川野通夫先生との思い出


 昨日、知人の喜多順三郎さんから、川野通夫先生がお亡くなりになったとのメールがありました。長年病床にあったために、覚悟はしていたものの、寂しさがこみ上げてきます。
 言語病理学を日本に導入した神山五郎先生、心理学から吃音研究の第一人者だった内須川洸先生、高知県の須崎市のことばの教室の教員から、京都大学音声科学研究所へ、そして京都教育大学教授として主に口唇口蓋裂にかかわってこられた川野先生。ここ2年でとても親しくしていただいていた言語障害の分野の草分け的存在が相次いでお亡くなりになったことになります。ひとつの時代の終わりを感じざるを得ない別れになりました。

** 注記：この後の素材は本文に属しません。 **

Context: an optimization exercise on an open-source flow, tuned for small area and a short achievable clock period. The choices shown serve that exercise and are no tape-out recipe. Where RTL was checked, it was by simulation tests only, not by an equivalence proof against the original. Power figures rest on the tool's default switching activity, not on a simulated workload.

// my_fir
module my_fir
#(parameter F=10)
(
input logic                clk,
input logic                rst,
input logic signed  [15:0] filter_in,
output logic signed [31:0] filter_out
    );
Size: ~2500 cells after synthesis, roughly 50 I/O pins.
Settings: LEC_CHECK=0, ABC_CLOCK_PERIOD_IN_PS=2400, CAP_MARGIN=20, CORE_MARGIN=2, CORE_UTILIZATION=60, CTS_CLUSTER_DIAMETER=80, CTS_CLUSTER_SIZE=18, PLACE_DENSITY=0.75, SETUP_SLACK_MARGIN=3.85, SLEW_MARGIN=20, SYNTH_HIERARCHICAL=1; clock period 6.5 ns.
run.sh (not shown) runs the stock make flow with config.mk's settings and CLKGATE_MAP_FILE= SYNTH_SCRIPT=/design/flow/synth_recipe.tcl, a recipe that flattens the netlist after the stock synthesis.
The first run finished with timing, DRC and antenna clean.
Then changed:
--- a/flow/config.mk
+++ b/flow/config.mk
@@ -8 +7,0 @@
-export ABC_CLOCK_PERIOD_IN_PS = 2400
@@ -15 +14 @@
-export SETUP_SLACK_MARGIN = 3.85
+export SETUP_SLACK_MARGIN = 3.7
The new run ran to the end with no violations.
Final area goes down by 0.77%.
Sequential share of layout area goes up by 0.29 points.
Worst setup slack gets worse by 51 ps.
Clock skew goes down by 3.7 ps.
Wire length goes down by 1.2%.
No functional check of the RTL was part of any run of this note.

========
v5:
Another version of the RTL of my_fir (not shown whole).
Size: about 2400 cells after synthesis, ~50 I/O pins, roughly 38000 µm² of cells after synthesis.
Design my_fir, start of the top module:
module my_fir
#(parameter F=10)
(
input logic                clk,
input logic                rst,
input logic signed  [15:0] filter_in,
output logic signed [31:0] filter_out
    );
==> flow/config.mk <==
export PLATFORM = sky130hd
export DESIGN_NAME = my_fir
export DESIGN_NICKNAME = my_fir
export VERILOG_FILES = /design/flow/design.v
export SDC_FILE = /design/flow/constraint.sdc
export NUM_CORES = 4
export LEC_CHECK = 0
export ABC_CLOCK_PERIOD_IN_PS = 2600
export CAP_MARGIN = 20
export CORE_MARGIN = 2
export CORE_UTILIZATION = 60
export CTS_CLUSTER_DIAMETER = 80
export CTS_CLUSTER_SIZE = 18
export PLACE_DENSITY = 0.75
export SETUP_SLACK_MARGIN = 3.6
export SLEW_MARGIN = 20
export SYNTH_HIERARCHICAL = 1
==> flow/constraint.sdc <==
create_clock -name core_clock -period 6.5 [get_ports {clk}]
set_input_delay 1.3000 -clock core_clock [delete_from_list [all_inputs] [get_ports {clk}]]
set_output_delay 1.3000 -clock core_clock [all_outputs]
set_load 0.01 [all_outputs]
The flow did not stop early for v5: all stages ran, and the layout cleared the timing, design-rule and antenna checks.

 43年前、僕は、大阪教育大学特殊教育特別専攻科の教員をしていました。「どもりはどう治すかではなく、どう生きるかだ」との僕の吃音哲学が、単にセルフヘルプグループでの活動、大学の研究室での研究だから言えるものなのか、グループも治療機関もない地方都市でひとりで悩んでいるどもる人に通用するのか、受け入れられるのか、検証することなく、次の段階に進むことはできませんでした。そこで、ひとりで悩んでいる人を主な対象として、全国を巡回して、吃音相談会をすることにしました。僕の研究室の研究生ふたりが同行してくれ、僕を含め三人で出かけました。 
 
 「日程と会場だけ、ことばの教室の先生や親の会で確保してもらえれば、講師料なしで、交通費も自分で負担して行きます」と、全国各地のことばの教室にお願いをしました。昭和50年のことで、ことばの教室が全国各地にできていった頃でした。その初期のころの活動を支えてきた全国各地のことばの教室の先生方がたくさん僕の要請に応えてくれました。

 そのひとりが、高知県須崎市でことばの教室担当だった川野先生でした。お酒が大好きで、豪快な人でした。相談会のことはよく覚えていませんが、川野さんは自宅に僕たちを泊めてくれて、歓迎してくれました。「伊藤君、男なら酒が飲めないといかん」そう言って、注いでくれるのですが、僕はお酒は全く飲めません。その頃は今ほどはっきり断ることができず、少しは口をつけたように思いますが、まいったなと思っていたことは覚えています。その後、川野さんは、京都に出てこられ、京都大学医学部の音声科学研究所に転身されました。
 深いおつきあいになったのは、「口蓋裂の相談」というパンフレットを作ったときでした。僕たちが、「どもりの相談」という薄いパンフレットを作った後、口蓋裂のパンフレットも作りたいとの話になりました。パンフレット2冊
 「似て非なるもの」という文章が残っています。吃音と口蓋裂、隠したいという思いが強いこと、そこからくる問題など、吃音と似ていることを挙げ、さらに、似ているけれど、口蓋裂には吃音とは非なる深い問題があると書きました。パンフレットの制作を通して、川野さんとはかなり濃密なやりとりをしました。
 
 12月22日、高知市での吃音相談会が終わった後の懇親会でお会いした大崎聡さんは、川野さんのご親戚でした。大崎さんは、翌日の言語聴覚士会の吃音研修会のお世話をして下さいました。大崎さんとは、川野さんのお家か、僕の研究室かでお会いしたそうですが、僕は覚えていませんでした。僕が、大阪教育大学を辞めてカレー専門店をつくろうとしていたころだったようで、大崎さんは、「大学を辞めてカレー屋さん? 珍しい、おもしろい人だなと思った」と、そのころのことを思い出してなつかしそうに話してくれました。懇親会では、川野さんのなつかしい思い出話をたくさんしました。
 高知に、川野さんの考え、行動は、確かに根付いているようです。島根に、大石益男さんがいたように、川野さんも高知に大きな影響を与えたのでしょう。残念ながら、入院中の川野さんにはお会いすることができませんでしたが、何度もお会いしたことのある、おつれあいとは電話でお話させていただきました。

 昨日、川野先生が亡くなったとの報に接して、直接会えなかったものの、みんなで、川野先生の思い出話をして、おつれあいと久しぶりにお話ができたこと、よかったなあと思いました。
 高知県とはほとんど縁がなくなっていたのが、昨年末、「どもる子どもの保護者のための相談会」「言語聴覚士会の研修会」で高知市に行くことができたことは、川野先生の導きだと感じました。